A Good Read
In the spirit of great debate without resorting to name-calling, read this article by Paul Berman about the antiliberal movement in the 20th and 21st century. Berman uses liberal in the sociological context (a society based on rationality and order), and contrasts that with the various movements that grew after World War I in what was widely perceived as the death of such liberal societies. T.S. Eliot, J.R.R. Tolkien, James Joyce, and Hemingway were all influenced by what they saw as the ultimate extension of the horrors of the liberal society, a battleground where men vomited their own lungs because of gas and disease killed more people than the newly-created machineguns.
But the opposite of this - that something is wrong with society, be it the Jews (the Nazis), the bourgoiese (the Communists) or the Masons (the Spanish fascist movement that attempted to re-establish the Reign of Christ.

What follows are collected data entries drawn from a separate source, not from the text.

Background: an optimization exercise with open tools, aiming at small area. Do not read the settings as production practice.
The RTL was checked by simulation tests, not by an equivalence proof against the original design.
Power is estimated from default activity; no workload was simulated. The flow treats the clock pin as an ideal source, which a real chip does not have.

== main ==
Design rms_normalizer_top, start of the top module:
module rms_normalizer_top #(
    parameter int MAX_LEN = rmsn_pkg::MAX_LEN_DEF
) (
    input  logic        clk,
    input  logic        rst_n,
    input  logic        psel,
    input  logic        penable,
    input  logic        pwrite,
    input  logic [2:0]  paddr,
    input  logic [31:0] pwdata,
    output logic [31:0] prdata,
    output logic        pready,
    input  logic        in_valid,
    output logic        in_stall,
    input  logic signed [15:0] element_value,
    input  logic signed [15:0] gain_weight,
    input  logic        end_of_vector,
    output logic        out_valid,
    input  logic        out_stall,
    output logic signed [15:0] normalized_value,
    output logic        final_output,
    output logic        length_overflow
);
export LEC_CHECK = 0
export CAP_MARGIN = 20
export CORE_MARGIN = 2
export CORE_UTILIZATION = 40
export CTS_BUF_LIST = sky130_fd_sc_hd__clkbuf_16
export CTS_CLUSTER_DIAMETER = 60
export CTS_CLUSTER_SIZE = 35
export SLEW_MARGIN = 20
create_clock -name core_clock -period 10.0 [get_ports {clk}]
standard.sh (not shown) runs the stock make flow with config.mk's settings and CLKGATE_MAP_FILE= SYNTH_SCRIPT=/design/flow/synth_recipe.tcl, a recipe that flattens the netlist after the stock synthesis.
==> flow/flow/run.sh <==
#!/bin/bash
# Standard ORFS flow; only the clock tree (no dummy loads) and the port
# buffer cell are chosen here. Tool output goes to flow_make.log.
set -euo pipefail
export CTS_ARGS="-sink_clustering_enable -repair_clock_nets -dont_use_dummy_load -buf_list sky130_fd_sc_hd__clkbuf_16 -sink_clustering_size 35 -sink_clustering_max_diameter 60"
export BUFFER_PORTS_ARGS="-buffer_cell sky130_fd_sc_hd__buf_1"
bash standard.sh > flow_make.log 2>&1
For the feature branch, these inputs were changed with respect to main:
==> flow/flow/run.sh <==
#!/bin/bash
# Standard ORFS flow; only the clock tree (no dummy loads) and the port
# buffer cell are chosen here. Tool output goes to flow_make.log.
set -euo pipefail
export CTS_ARGS="-sink_clustering_enable -repair_clock_nets -dont_use_dummy_load -buf_list sky130_fd_sc_hd__clkbuf_16 -sink_clustering_size 35 -sink_clustering_max_diameter 100"
export BUFFER_PORTS_ARGS="-buffer_cell sky130_fd_sc_hd__buf_1"
bash standard.sh > flow_make.log 2>&1
All of the feature branch and main finish clean.
Compared with main, in the feature branch number of library cell types mapped by synthesis stayed essentially flat; fmax higher; total detailed-routing wirelength moved down.
There was hardly any difference in starting utilization of the core area between main and the feature branch.
Comparing the feature branch and main, the lower clock power share is on the feature branch.
Looking at clock skew, the feature branch sits 0.015 ns higher than main does.
The feature branch against main: core utilization decreased by 0.61 points relative to the old numbers; wire length of the first global-routing pass decreased by 1.5 mm relative to the old numbers; critical-path maximum fanout closely matched the old numbers.

rms_normalizer_top, a different RTL version from the one above (not shown whole).
Size in the first run: roughly 0.053 mm2 of cells after synthesis.
// rms_normalizer_top
module rms_normalizer_top #(
    parameter int MAX_LEN = rmsn_pkg::MAX_LEN_DEF
) (
    input  logic        clk,
    input  logic        rst_n,
    input  logic        psel,
    input  logic        penable,
    input  logic        pwrite,
    input  logic [2:0]  paddr,
    input  logic [31:0] pwdata,
    output logic [31:0] prdata,
    output logic        pready,
    input  logic        in_valid,
    output logic        in_stall,
    input  logic signed [15:0] element_value,
    input  logic signed [15:0] gain_weight,
    input  logic        end_of_vector,
    output logic        out_valid,
    input  logic        out_stall,
    output logic signed [15:0] normalized_value,
    output logic        final_output,
    output logic        length_overflow
);
clock: 10.0 ns
lec_check: 0
cap_margin: 20
core_margin: 2
core_utilization: 40
cts_buf_list: sky130_fd_sc_hd__clkbuf_16
cts_cluster_diameter: 60
cts_cluster_size: 35
slew_margin: 20
==> flow/flow/run.sh <==
#!/bin/bash
# Standard ORFS flow; only the clock tree (no dummy loads) and the port
# buffer cell are chosen here. Tool output goes to flow_make.log.
set -euo pipefail
export CTS_ARGS="-sink_clustering_enable -repair_clock_nets -dont_use_dummy_load -buf_list sky130_fd_sc_hd__clkbuf_16 -sink_clustering_size 35 -sink_clustering_max_diameter 60"
export BUFFER_PORTS_ARGS="-buffer_cell sky130_fd_sc_hd__buf_1"
bash standard.sh > flow_make.log 2>&1
Next try:
==> flow/run.sh (new file) <==
#!/bin/bash
# synth_recipe.tcl (not shown) runs the flow's synth.tcl, then flattens the netlist and writes it again
# the make line also repeats each setting of config.mk as NAME=value (left out here)
make -C /OpenROAD-flow-scripts/flow DESIGN_CONFIG=/design/flow/config.mk WORK_HOME=/design/flow/orfs CLKGATE_MAP_FILE= SYNTH_SCRIPT=/design/flow/synth_recipe.tcl finish
removed: flow/flow/run.sh
removed: flow/standard.sh
The new run finished with timing, DRC and antenna clean.
Flip-flop and latch count is unchanged.
Design area rose by 3.3%.
Routed wire length came out higher by 0.61%.
Clock power climbs by 22%.
Total power increases by 7.0%.
Area after synthesis does not change.
Worst hold slack gets better by 0.036 ns.
Via count increases by 1.5%.
Cell count rises by 1.8%.
First-iteration DRC count rises by 20%.

## re-timing with driven ports
Ports are ideal in the flow. The routed layouts listed here were re-timed in OpenROAD.
Step 1 sets driving cells, clkbuf_16 on the clock port and buf_2 on the other inputs (assumed; they add their load-dependent delay and slew).
Step 2 moves the port delays by t, midway between the first and last clock arrival at a register: inputs arrive t later, outputs are due t later. That takes back most of the time a late clock gives input paths.
Three values: ideal, step 1, step 2; two values: the first two.
run | t, ns | slack for setup (ns) | worst hold slack (ns) | worst setup path at the end
main | 0.757 | 5.041 / 4.971 / 5.212 | 0.273 / 0.273 / 0.273 | input to output
the feature branch | 0.705 | 5.075 / 5.006 / 5.213 | 0.278 / 0.278 / 0.278 | input to output
the first run of note 2 | 0.750 | 4.373 / 4.300 / 4.785 | 0.247 / 0.247 / 0.247 | register to register
the second run of note 2 | 0.789 | 3.897 / 3.826 / 4.321 | 0.283 / 0.283 / 0.283 | input to output
After both steps every run listed still meets setup and hold.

No, I'm not kidding) - the opposite is equally bad, and the worst atrocities of the last century were committed in the name of making a society where the worst atrocities of the societies based on rationality and reason could no longer happen.
Berman's point, and it's a good one, is that this is the reasoning behind the motivations of radical Muslims like bin Laden. It's also one we've heard from the Israelis from time to time, and from both sides in our own country (Ann Coulter pops into my mind, as does Noam Chomsky). After reading his article, I'm not convinced that he's correct that this justifies invading Iraq, because many of the reasons for doing so are more of this antiliberal stuff as well.
We had societies based on reason, and we threw them away. I suspect historians will one day look back on the end of the 19th and beginning of the 20th centuries as the height of our "Roman" empire, and the hundreds of years we're in now as the decline and fall of it. Maybe.